To identify possible genes involved in IC pathogenesis, we searched molecular pathways containing genes targeted by the miR-320 family using genome-wide gene expression analyses and in silico database analyses. Using these approaches, we identified 85 genes as putative targets of miR-320 family regulation. Among these genes, we focused on transcription factors due to their potential to significantly affect downstream RNA networks. Several studies indicated that dysregulation of transcription factor activity is associated with various human diseases [37, 38]. More recently, the urothelial master transcription factors TP63, SHH and FOXA1 were reported to act as novel diagnostic markers and to have potential involvement in the molecular pathology of IC [39]. In this study, we focused on 3 transcription factors: E2F transcription factor 1 (E2F-1), E2F transcription factor 2 (E2F-2) and tubby bipartite transcription factor (TUB) and confirmed upregulated protein expression of all three in IC lesions.
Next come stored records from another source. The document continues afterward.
[config.mk]
export PLATFORM = sky130hd
export DESIGN_NAME = fsl_prims
export DESIGN_NICKNAME = d
export VERILOG_FILES = /design/src/include/fsl_pkg.sv /design/src/include/fsl_gate_if.sv /design/src/rtl/fsl_prims.sv /design/src/rtl/fsl_gate_unit.sv
export SDC_FILE = /design/constraint.sdc
export NUM_CORES = 1
export LEC_CHECK = 0
export CAP_MARGIN = 15
export CORE_ASPECT_RATIO = 0.7
export CORE_MARGIN = 2
export CORE_UTILIZATION = 46
export CTS_CLUSTER_SIZE = 28
export DETAILED_ROUTE_END_ITERATION = 12
export DONT_BUFFER_PORTS = 1
export SLEW_MARGIN = 5
export SYNTH_ARGS = -nofsm -noshare
export SYNTH_HDL_FRONTEND = slang
export SYNTH_HIERARCHICAL = 1
export SYNTH_SLANG_ARGS = --single-unit
[constraint.sdc]
create_clock -name SYS_CLK -period 2.5 [get_ports SYS_CLK]
set_clock_uncertainty 0.05 [all_clocks]
set_input_delay 0.5 -clock SYS_CLK [delete_from_list [all_inputs] [get_ports SYS_CLK]]
set_output_delay 0.5 -clock SYS_CLK [all_outputs]
set_load 0.005 [all_outputs]
[src/include/fsl_pkg.sv]
// four-state encoding, pin polarity indices and evaluation functions
package fsl_pkg;

	// ----------------------------------------------------------------
	// value encoding
	// ----------------------------------------------------------------
	typedef logic [1:0] fsl_bit_t;
	localparam fsl_bit_t FS_0 = 2'h0;
	localparam fsl_bit_t FS_1 = 2'h1;
	localparam fsl_bit_t FS_Z = 2'h2;
	localparam fsl_bit_t FS_U = 2'h3;

	localparam int FS_MIN_INPUTS = 2;
	localparam int FS_MAX_INPUTS = 8;

	// ----------------------------------------------------------------
	// positions in a pin inversion mask
	// ----------------------------------------------------------------
	localparam int INV_W    = 7;
	localparam int INV_D    = 0;
	localparam int INV_CTL  = 1;
	localparam int INV_ONE  = 2;
	localparam int INV_ZERO = 3;
	localparam int INV_Q    = 4;
	localparam int INV_QN   = 5;
	localparam int INV_K    = 6;

	typedef enum logic [2:0] {
		FRC_NONE = 3'h0,
		FRC_ONE  = 3'h1,
		FRC_BOTH = 3'h3,
		FRC_ZERO = 3'h2,
		FRC_UNK  = 3'h6
	} fsl_force_t;

	// ----------------------------------------------------------------
	// evaluation functions
	// ----------------------------------------------------------------
	function automatic logic fs_known(input fsl_bit_t v);
		fs_known = (v == FS_0) || (v == FS_1);
	endfunction

	function automatic fsl_bit_t fs_pol(input fsl_bit_t v, input logic inv);
		if (inv && v == FS_0)
			fs_pol = FS_1;
		else if (inv && v == FS_1)
			fs_pol = FS_0;
		else
			fs_pol = v;
	endfunction

	function automatic fsl_bit_t fs_buf(input fsl_bit_t v);
		fs_buf = fs_known(v) ? v : FS_U;
	endfunction

	function automatic fsl_bit_t fs_and2(input fsl_bit_t a, input fsl_bit_t b);
		if (a == FS_0 || b == FS_0)
			fs_and2 = FS_0;
		else
			fs_and2 = (a == FS_1 && b == FS_1) ? FS_1 : FS_U;
	endfunction

	function automatic fsl_bit_t fs_or2(input fsl_bit_t a, input fsl_bit_t b);
		if (a == FS_1 || b == FS_1)
			fs_or2 = FS_1;
		else
			fs_or2 = (a == FS_0 && b == FS_0) ? FS_0 : FS_U;
	endfunction

	function automatic fsl_bit_t fs_xor2(input fsl_bit_t a, input fsl_bit_t b);
		if (fs_known(a) && fs_known(b))
			fs_xor2 = (a == b) ? FS_0 : FS_1;
		else
			fs_xor2 = FS_U;
	endfunction

	function automatic fsl_force_t fs_force(input fsl_bit_t one_n, input fsl_bit_t zero_n);
		if (!fs_known(one_n) || !fs_known(zero_n))
			fs_force = FRC_UNK;
		else if (one_n == FS_0 && zero_n == FS_0)
			fs_force = FRC_BOTH;
		else if (one_n == FS_0)
			fs_force = FRC_ONE;
		else if (zero_n == FS_0)
			fs_force = FRC_ZERO;
		else
			fs_force = FRC_NONE;
	endfunction

	function automatic fsl_bit_t fs_latch(input fsl_bit_t d, input fsl_bit_t en,
		input fsl_bit_t previous_state);
		if (en == FS_0)
			fs_latch = previous_state;
		else if (en == FS_1)
			fs_latch = fs_buf(d);
		else
			fs_latch = (d == previous_state) ? previous_state : FS_U;
	endfunction

	// true rail; the inverted rail is the same call with j and k swapped
	function automatic fsl_bit_t fs_tf_next(input fsl_bit_t j, input fsl_bit_t k,
		input fsl_bit_t q);
		if (!fs_known(j) || !fs_known(k))
			fs_tf_next = FS_U;
		else if (j == FS_0 && k == FS_0)
			fs_tf_next = q;
		else if (j == FS_0)
			fs_tf_next = FS_0;
		else if (k == FS_0)
			fs_tf_next = FS_1;
		else
			fs_tf_next = fs_pol(q, 1'h1);
	endfunction

endpackage

[src/include/fsl_gate_if.sv]
// signals between the library top and its combinational gate unit
`timescale 1ns/1ps
interface fsl_gate_if #(
	parameter int W = 1,
	parameter int N = 2
);
	logic [N-1:0][W-1:0][1:0] and_in;
	logic [N-1:0][W-1:0][1:0] or_in;
	logic [W-1:0][1:0]        xor_a;
	logic [W-1:0][1:0]        xor_b;
	logic [W-1:0][1:0]        buf_in;
	logic [W-1:0][1:0]        tsd_in;
	logic [1:0]               tsd_en_n;
	logic [W-1:0][1:0]        id_in;
	logic [W-1:0][1:0]        and_out;
	logic [W-1:0][1:0]        or_out;
	logic [W-1:0][1:0]        xor_out;
	logic [W-1:0][1:0]        buf_out;
	logic [W-1:0][1:0]        tsd_out;
	logic [W-1:0][1:0]        id_out;

	modport unit (
		input  and_in, or_in, xor_a, xor_b, buf_in, tsd_in, tsd_en_n, id_in,
		output and_out, or_out, xor_out, buf_out, tsd_out, id_out
	);
	modport user (
		output and_in, or_in, xor_a, xor_b, buf_in, tsd_in, tsd_en_n, id_in,
		input  and_out, or_out, xor_out, buf_out, tsd_out, id_out
	);
endinterface

[src/rtl/fsl_prims.sv]
// four-state primitive library: gates, toggle flop and latches
`timescale 1ns/1ps
module fsl_prims #(
	parameter int                        W          = 1,
	parameter int                        N          = 2,
	parameter logic [N-1:0]              AND_IN_INV = '0,
	parameter logic [N-1:0]              OR_IN_INV  = '0,
	parameter logic [fsl_pkg::INV_W-1:0] GATE_INV   = '0,
	parameter logic [fsl_pkg::INV_W-1:0] XOR_INV    = '0,
	parameter logic [fsl_pkg::INV_W-1:0] BUF_INV    = '0,
	parameter logic [fsl_pkg::INV_W-1:0] TSD_INV    = '0,
	parameter logic [fsl_pkg::INV_W-1:0] ID_INV     = '0,
	parameter logic [fsl_pkg::INV_W-1:0] TF_INV     = '0,
	parameter logic [fsl_pkg::INV_W-1:0] LT_INV     = '0,
	parameter logic [fsl_pkg::INV_W-1:0] FL_INV     = '0,
	parameter logic [fsl_pkg::INV_W-1:0] DL_INV     = '0
) (
	input  wire logic                     SYS_CLK,
	input  wire logic                     SYS_RST,
	input  wire logic [N-1:0][W-1:0][1:0] AND_IN,
	output logic      [W-1:0][1:0]        AND_OUT,
	input  wire logic [N-1:0][W-1:0][1:0] OR_IN,
	output logic      [W-1:0][1:0]        OR_OUT,
	input  wire logic [W-1:0][1:0]        XOR_A,
	input  wire logic [W-1:0][1:0]        XOR_B,
	output logic      [W-1:0][1:0]        XOR_OUT,
	input  wire logic [W-1:0][1:0]        BUF_IN,
	output logic      [W-1:0][1:0]        BUF_OUT,
	input  wire logic [W-1:0][1:0]        TSD_IN,
	input  wire logic [1:0]               TSD_EN_N,
	output logic      [W-1:0][1:0]        TSD_OUT,
	input  wire logic [W-1:0][1:0]        ID_IN,
	input  wire logic [W-1:0]             ID_WEAK_IN,
	output logic      [W-1:0][1:0]        ID_OUT,
	output logic      [W-1:0]             ID_WEAK_OUT,
	input  wire logic [W-1:0][1:0]        TF_J,
	input  wire logic [W-1:0][1:0]        TF_K,
	input  wire logic [1:0]               TF_CLK,
	input  wire logic [1:0]               TF_FORCE_ONE_N,
	input  wire logic [1:0]               TF_FORCE_ZERO_N,
	output logic      [W-1:0][1:0]        TF_Q,
	output logic      [W-1:0][1:0]        TF_Q_N,
	input  wire logic [W-1:0][1:0]        LT_D,
	input  wire logic [1:0]               LT_EN,
	output logic      [W-1:0][1:0]        LT_Q,
	input  wire logic [W-1:0][1:0]        FL_D,
	input  wire logic [1:0]               FL_EN,
	input  wire logic [1:0]               FL_FORCE_ONE_N,
	input  wire logic [1:0]               FL_FORCE_ZERO_N,
	output logic      [W-1:0][1:0]        FL_Q,
	input  wire logic [W-1:0][1:0]        DL_D,
	input  wire logic [1:0]               DL_EN,
	input  wire logic [1:0]               DL_FORCE_ONE_N,
	input  wire logic [1:0]               DL_FORCE_ZERO_N,
	output logic      [W-1:0][1:0]        DL_Q,
	output logic      [W-1:0][1:0]        DL_Q_N
);
	localparam logic [2*W-1:0] ALL_U = {W{fsl_pkg::FS_U}};

	// ----------------------------------------------------------------
	// combinational gate unit
	// ----------------------------------------------------------------
	fsl_gate_if #(.W(W), .N(N)) gate ();

	assign gate.and_in   = AND_IN;
	assign gate.or_in    = OR_IN;
	assign gate.xor_a    = XOR_A;
	assign gate.xor_b    = XOR_B;
	assign gate.buf_in   = BUF_IN;
	assign gate.tsd_in   = TSD_IN;
	assign gate.tsd_en_n = TSD_EN_N;
	assign gate.id_in    = ID_IN;

	fsl_gate_unit #(
		.W          (W),
		.N          (N),
		.AND_IN_INV (AND_IN_INV),
		.OR_IN_INV  (OR_IN_INV),
		.GATE_INV   (GATE_INV),
		.XOR_INV    (XOR_INV),
		.BUF_INV    (BUF_INV),
		.TSD_INV    (TSD_INV),
		.ID_INV     (ID_INV)
	) u_gate (
		.u (gate.unit)
	);

	// --------------------------------
	// registered gate outputs
	// --------------------------------
	always_ff @(posedge SYS_CLK) begin
		if (SYS_RST) begin
			AND_OUT     <= ALL_U;
			OR_OUT      <= ALL_U;
			XOR_OUT     <= ALL_U;
			BUF_OUT     <= ALL_U;
			TSD_OUT     <= ALL_U;
			ID_OUT      <= ALL_U;
			ID_WEAK_OUT <= '0;
		end else begin
			AND_OUT     <= gate.and_out;
			OR_OUT      <= gate.or_out;
			XOR_OUT     <= gate.xor_out;
			BUF_OUT     <= gate.buf_out;
			TSD_OUT     <= gate.tsd_out;
			ID_OUT      <= gate.id_out;
			ID_WEAK_OUT <= ID_WEAK_IN;
		end
	end

	// ----------------------------------------------------------------
	// toggle flop: one-bit controls after pin polarity
	// ----------------------------------------------------------------
	fsl_pkg::fsl_bit_t   tf_clk;
	fsl_pkg::fsl_bit_t   tf_clk_prev;
	fsl_pkg::fsl_bit_t   tf_one_n;
	fsl_pkg::fsl_bit_t   tf_zero_n;
	fsl_pkg::fsl_force_t tf_force;
	logic                tf_clk_moved;
	logic                tf_rise;
	logic                tf_to_unk;

	assign tf_clk       = fsl_pkg::fs_pol(TF_CLK, TF_INV[fsl_pkg::INV_CTL]);
	assign tf_one_n     = fsl_pkg::fs_pol(TF_FORCE_ONE_N, TF_INV[fsl_pkg::INV_ONE]);
	assign tf_zero_n    = fsl_pkg::fs_pol(TF_FORCE_ZERO_N, TF_INV[fsl_pkg::INV_ZERO]);
	assign tf_force     = fsl_pkg::fs_force(tf_one_n, tf_zero_n);
	assign tf_clk_moved = (tf_clk != tf_clk_prev);
	assign tf_rise      = (tf_clk_prev == fsl_pkg::FS_0) && (tf_clk == fsl_pkg::FS_1);
	// a move onto z or u clouds the flop when no force is active
	assign tf_to_unk    = !fsl_pkg::fs_known(tf_clk) && tf_clk_moved;

	// --------------------------------
	// clock history for edge detection
	// --------------------------------
	always_ff @(posedge SYS_CLK) begin
		if (SYS_RST)
			tf_clk_prev <= fsl_pkg::FS_U;
		else
			tf_clk_prev <= tf_clk;
	end

	// ----------------------------------------------------------------
	// latch controls after pin polarity
	// ----------------------------------------------------------------
	fsl_pkg::fsl_bit_t   lt_en;
	fsl_pkg::fsl_bit_t   fl_en;
	fsl_pkg::fsl_bit_t   fl_one_n;
	fsl_pkg::fsl_bit_t   fl_zero_n;
	fsl_pkg::fsl_bit_t   dl_en;
	fsl_pkg::fsl_force_t dl_force;
	logic                fl_zero_on;
	logic                fl_zero_unk;
	logic                fl_one_on;
	logic                fl_one_unk;

	assign lt_en     = fsl_pkg::fs_pol(LT_EN, LT_INV[fsl_pkg::INV_CTL]);
	assign fl_en     = fsl_pkg::fs_pol(FL_EN, FL_INV[fsl_pkg::INV_CTL]);
	assign fl_one_n  = fsl_pkg::fs_pol(FL_FORCE_ONE_N, FL_INV[fsl_pkg::INV_ONE]);
	assign fl_zero_n = fsl_pkg::fs_pol(FL_FORCE_ZERO_N, FL_INV[fsl_pkg::INV_ZERO]);
	assign dl_en     = fsl_pkg::fs_pol(DL_EN, DL_INV[fsl_pkg::INV_CTL]);
	assign dl_force  = fsl_pkg::fs_force(
		fsl_pkg::fs_pol(DL_FORCE_ONE_N, DL_INV[fsl_pkg::INV_ONE]),
		fsl_pkg::fs_pol(DL_FORCE_ZERO_N, DL_INV[fsl_pkg::INV_ZERO]));

	assign fl_zero_on  = (fl_zero_n == fsl_pkg::FS_0);
	assign fl_zero_unk = !fsl_pkg::fs_known(fl_zero_n);
	assign fl_one_on   = (fl_one_n == fsl_pkg::FS_0);
	assign fl_one_unk  = !fsl_pkg::fs_known(fl_one_n);

	// ----------------------------------------------------------------
	// per-bit state of the sequential primitives
	// ----------------------------------------------------------------
	for (genvar b = 0; b < W; b++) begin : g_seq
		fsl_pkg::fsl_bit_t tf_j;
		fsl_pkg::fsl_bit_t tf_k;
		fsl_pkg::fsl_bit_t tf_q;
		fsl_pkg::fsl_bit_t tf_qn;
		fsl_pkg::fsl_bit_t next_tf_q;
		fsl_pkg::fsl_bit_t next_tf_qn;
		fsl_pkg::fsl_bit_t tf_edge_q;
		fsl_pkg::fsl_bit_t tf_edge_qn;
		fsl_pkg::fsl_bit_t lt_q;
		fsl_pkg::fsl_bit_t next_lt_q;
		fsl_pkg::fsl_bit_t fl_q;
		fsl_pkg::fsl_bit_t fl_latch;
		fsl_pkg::fsl_bit_t next_fl_q;
		fsl_pkg::fsl_bit_t dl_d;
		fsl_pkg::fsl_bit_t dl_q;
		fsl_pkg::fsl_bit_t dl_qn;
		fsl_pkg::fsl_bit_t next_dl_q;
		fsl_pkg::fsl_bit_t next_dl_qn;
		fsl_pkg::fsl_bit_t dl_d_n;
		fsl_pkg::fsl_bit_t dl_lat_q;
		fsl_pkg::fsl_bit_t dl_lat_qn;
		fsl_pkg::fsl_bit_t tf_q_pin;
		fsl_pkg::fsl_bit_t tf_qn_pin;
		fsl_pkg::fsl_bit_t lt_q_pin;
		fsl_pkg::fsl_bit_t fl_q_pin;
		fsl_pkg::fsl_bit_t dl_q_pin;
		fsl_pkg::fsl_bit_t dl_qn_pin;

		// --------------------------------
		// toggle flop data after pin polarity
		// --------------------------------
		assign tf_j = fsl_pkg::fs_pol(TF_J[b], TF_INV[fsl_pkg::INV_D]);
		assign tf_k = fsl_pkg::fs_pol(TF_K[b], TF_INV[fsl_pkg::INV_K]);

		// j and k swap roles on the inverted rail
		assign tf_edge_q  = fsl_pkg::fs_tf_next(tf_j, tf_k, tf_q);
		assign tf_edge_qn = fsl_pkg::fs_tf_next(tf_k, tf_j, tf_qn);

		// --------------------------------
		// toggle flop next state, forces before the clock event
		// --------------------------------
		always_comb begin
			case (tf_force)
				fsl_pkg::FRC_UNK: begin
					next_tf_q  = fsl_pkg::FS_U;
					next_tf_qn = fsl_pkg::FS_U;
				end
				fsl_pkg::FRC_BOTH: begin
					next_tf_q  = fsl_pkg::FS_1;
					next_tf_qn = fsl_pkg::FS_1;
				end
				fsl_pkg::FRC_ONE: begin
					next_tf_q  = fsl_pkg::FS_1;
					next_tf_qn = fsl_pkg::FS_0;
				end
				fsl_pkg::FRC_ZERO: begin
					next_tf_q  = fsl_pkg::FS_0;
					next_tf_qn = fsl_pkg::FS_1;
				end
				default: begin
					if (tf_to_unk) begin
						next_tf_q  = fsl_pkg::FS_U;
						next_tf_qn = fsl_pkg::FS_U;
					end else if (tf_rise) begin
						next_tf_q  = tf_edge_q;
						next_tf_qn = tf_edge_qn;
					end else begin
						next_tf_q  = tf_q;
						next_tf_qn = tf_qn;
					end
				end
			endcase
		end

		// --------------------------------
		// plain latch
		// --------------------------------
		assign next_lt_q = fsl_pkg::fs_latch(
			fsl_pkg::fs_pol(LT_D[b], LT_INV[fsl_pkg::INV_D]), lt_en, lt_q);

		// --------------------------------
		// single-output forced latch: clearing force checked first
		// --------------------------------
		assign fl_latch  = fsl_pkg::fs_latch(
			fsl_pkg::fs_pol(FL_D[b], FL_INV[fsl_pkg::INV_D]), fl_en, fl_q);
		assign next_fl_q = fl_zero_on ? fsl_pkg::FS_0 :
			fl_zero_unk ? fsl_pkg::FS_U :
			fl_one_on ? fsl_pkg::FS_1 :
			fl_one_unk ? fsl_pkg::FS_U : fl_latch;

		// --------------------------------
		// dual rail forced latch
		// --------------------------------
		assign dl_d      = fsl_pkg::fs_pol(DL_D[b], DL_INV[fsl_pkg::INV_D]);
		assign dl_d_n    = fsl_pkg::fs_pol(dl_d, 1'h1);
		assign dl_lat_q  = fsl_pkg::fs_latch(dl_d, dl_en, dl_q);
		assign dl_lat_qn = fsl_pkg::fs_latch(dl_d_n, dl_en, dl_qn);

		always_comb begin
			case (dl_force)
				fsl_pkg::FRC_UNK: begin
					next_dl_q  = fsl_pkg::FS_U;
					next_dl_qn = fsl_pkg::FS_U;
				end
				fsl_pkg::FRC_BOTH: begin
					next_dl_q  = fsl_pkg::FS_1;
					next_dl_qn = fsl_pkg::FS_1;
				end
				fsl_pkg::FRC_ONE: begin
					next_dl_q  = fsl_pkg::FS_1;
					next_dl_qn = fsl_pkg::FS_0;
				end
				fsl_pkg::FRC_ZERO: begin
					next_dl_q  = fsl_pkg::FS_0;
					next_dl_qn = fsl_pkg::FS_1;
				end
				default: begin
					next_dl_q  = dl_lat_q;
					next_dl_qn = dl_lat_qn;
				end
			endcase
		end

		// ------------------------------------------------------------
		// internal state, unknown after reset
		// ------------------------------------------------------------
		always_ff @(posedge SYS_CLK) begin
			if (SYS_RST) begin
				tf_q  <= fsl_pkg::FS_U;
				tf_qn <= fsl_pkg::FS_U;
				lt_q  <= fsl_pkg::FS_U;
				fl_q  <= fsl_pkg::FS_U;
				dl_q  <= fsl_pkg::FS_U;
				dl_qn <= fsl_pkg::FS_U;
			end else begin
				tf_q  <= next_tf_q;
				tf_qn <= next_tf_qn;
				lt_q  <= next_lt_q;
				fl_q  <= next_fl_q;
				dl_q  <= next_dl_q;
				dl_qn <= next_dl_qn;
			end
		end

		// ------------------------------------------------------------
		// pin polarity ahead of the output register
		// ------------------------------------------------------------
		assign tf_q_pin  = fsl_pkg::fs_pol(next_tf_q, TF_INV[fsl_pkg::INV_Q]);
		assign tf_qn_pin = fsl_pkg::fs_pol(next_tf_qn, TF_INV[fsl_pkg::INV_QN]);
		assign lt_q_pin  = fsl_pkg::fs_pol(next_lt_q, LT_INV[fsl_pkg::INV_Q]);
		assign fl_q_pin  = fsl_pkg::fs_pol(next_fl_q, FL_INV[fsl_pkg::INV_Q]);
		assign dl_q_pin  = fsl_pkg::fs_pol(next_dl_q, DL_INV[fsl_pkg::INV_Q]);
		assign dl_qn_pin = fsl_pkg::fs_pol(next_dl_qn, DL_INV[fsl_pkg::INV_QN]);

		// ------------------------------------------------------------
		// output pin registers
		// ------------------------------------------------------------
		always_ff @(posedge SYS_CLK) begin
			if (SYS_RST) begin
				TF_Q[b]   <= fsl_pkg::FS_U;
				TF_Q_N[b] <= fsl_pkg::FS_U;
				LT_Q[b]   <= fsl_pkg::FS_U;
				FL_Q[b]   <= fsl_pkg::FS_U;
				DL_Q[b]   <= fsl_pkg::FS_U;
				DL_Q_N[b] <= fsl_pkg::FS_U;
			end else begin
				TF_Q[b]   <= tf_q_pin;
				TF_Q_N[b] <= tf_qn_pin;
				LT_Q[b]   <= lt_q_pin;
				FL_Q[b]   <= fl_q_pin;
				DL_Q[b]   <= dl_q_pin;
				DL_Q_N[b] <= dl_qn_pin;
			end
		end
	end
endmodule

[src/rtl/fsl_gate_unit.sv]
// combinational four-state gates, buffers and identity path
`timescale 1ns/1ps
module fsl_gate_unit #(
	parameter int                            W           = 1,
	parameter int                            N           = 2,
	parameter logic [N-1:0]                  AND_IN_INV  = '0,
	parameter logic [N-1:0]                  OR_IN_INV   = '0,
	parameter logic [fsl_pkg::INV_W-1:0]     GATE_INV    = '0,
	parameter logic [fsl_pkg::INV_W-1:0]     XOR_INV     = '0,
	parameter logic [fsl_pkg::INV_W-1:0]     BUF_INV     = '0,
	parameter logic [fsl_pkg::INV_W-1:0]     TSD_INV     = '0,
	parameter logic [fsl_pkg::INV_W-1:0]     ID_INV      = '0
) (
	fsl_gate_if.unit u
);
	fsl_pkg::fsl_bit_t tsd_en;

	assign tsd_en = fsl_pkg::fs_pol(u.tsd_en_n, TSD_INV[fsl_pkg::INV_CTL]);

	for (genvar b = 0; b < W; b++) begin : g_bit
		fsl_pkg::fsl_bit_t and_acc;
		fsl_pkg::fsl_bit_t or_acc;
		fsl_pkg::fsl_bit_t tsd_raw;

		// ----------------------------------------------------------------
		// wide gates folded over the inputs
		// ----------------------------------------------------------------
		always_comb begin
			and_acc = fsl_pkg::FS_1;
			or_acc  = fsl_pkg::FS_0;
			for (int i = 0; i < N; i++) begin
				and_acc = fsl_pkg::fs_and2(and_acc,
					fsl_pkg::fs_pol(u.and_in[i][b], AND_IN_INV[i]));
				or_acc  = fsl_pkg::fs_or2(or_acc,
					fsl_pkg::fs_pol(u.or_in[i][b], OR_IN_INV[i]));
			end
		end

		assign u.and_out[b] = fsl_pkg::fs_pol(and_acc, GATE_INV[fsl_pkg::INV_Q]);
		assign u.or_out[b]  = fsl_pkg::fs_pol(or_acc, GATE_INV[fsl_pkg::INV_QN]);
		assign u.xor_out[b] = fsl_pkg::fs_pol(fsl_pkg::fs_xor2(
			fsl_pkg::fs_pol(u.xor_a[b], XOR_INV[fsl_pkg::INV_D]),
			fsl_pkg::fs_pol(u.xor_b[b], XOR_INV[fsl_pkg::INV_K])),
			XOR_INV[fsl_pkg::INV_Q]);
		assign u.buf_out[b] = fsl_pkg::fs_pol(fsl_pkg::fs_buf(
			fsl_pkg::fs_pol(u.buf_in[b], BUF_INV[fsl_pkg::INV_D])),
			BUF_INV[fsl_pkg::INV_Q]);

		// ----------------------------------------------------------------
		// three-state driver and identity
		// ----------------------------------------------------------------
		assign tsd_raw = (tsd_en == fsl_pkg::FS_0) ? fsl_pkg::fs_buf(
			fsl_pkg::fs_pol(u.tsd_in[b], TSD_INV[fsl_pkg::INV_D])) :
			(tsd_en == fsl_pkg::FS_1) ? fsl_pkg::FS_Z : fsl_pkg::FS_U;
		assign u.tsd_out[b] = fsl_pkg::fs_pol(tsd_raw, TSD_INV[fsl_pkg::INV_Q]);
		assign u.id_out[b]  = fsl_pkg::fs_pol(fsl_pkg::fs_pol(u.id_in[b],
			ID_INV[fsl_pkg::INV_D]), ID_INV[fsl_pkg::INV_Q]);
	end
endmodule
The E2F family of transcription factors is involved in cell cycle regulation and synthesis of DNA in higher eukaryotes, and plays a pivotal role during the G1/S transition in mammalian cells [28, 29]. E2F-1, E2F-2, and E2F-3a function as transcription activators, whereas E2F-3b, E2F-4, E2F-5, E2F-6, E2F-7, and E2F-8 act as transcription suppressors [28]. E2Fs are associated with cancer and are major target genes for the Rb tumor suppressor protein (pRb). Inactivation of pRb causes overexpression of E2Fs that can act as a cancer promoter [40]. Another report described the involvement of E2F-1 and E2F-2 overexpression in inflammation associated with traumatic spinal cord injury (SCI) in a mouse model. Results from that report suggested that SCI-induced activation of E2F-1 and E2F-2 expression may result in movement disorder and hypersensitivity after trauma. Furthermore, E2F-1 and E2F-2 knockout significantly reduced the amount of neuron death, neuroinflammation and tissue damage in the SCI mouse model, together with an enhanced greater neuroprotective effect [41]. Based on these earlier findings, overexpression of E2F-1 and E2F-2 could promote inflammation associated with IC.

The tubby protein encoded by the TUB gene is a common upstream cell signalling protein in multicellular eukaryotes. The tubby protein acts as a signalling factor that potentially couples with G protein activity [42, 43]. Moreover, tubby proteins are involved in neuronal differentiation and development, whereas mutations in tubby genes in mammals are associated with delayed obesity, sensorineural hearing loss and retinal degeneration [43,44,45]. However, the functions of tubby proteins in humans are unclear and there is no report that they are involved in inflammatory diseases.

The expression changes in these three transcription factors and the networks induced by these changes may indicate that they play a significant role in IC onset and progression.

In conclusion, in this study we determined the miRNA expression signature in IC by RNA sequencing and successfully identified dysregulated expression of miRNAs. We found that all members of the miR-320 family were downregulated in IC tissues and that E2F-1, E2F-2, and TUB were putative targets of regulation by these miRNAs. Immunohistochemistry showing increased levels of E2F-1, E2F-2, and TUB proteins in IC lesions support the sequencing results. In order to accurately understand the RNA network within the cell, it is ideal to use cells derived from the disease. From the latest genome technology, it is important that IC derived cell lines can be established and analyzed for its RNA networks. The miRNA signature of IC generated by RNA sequencing and in silico analyses could provide a basis to develop novel therapeutic targets for IC.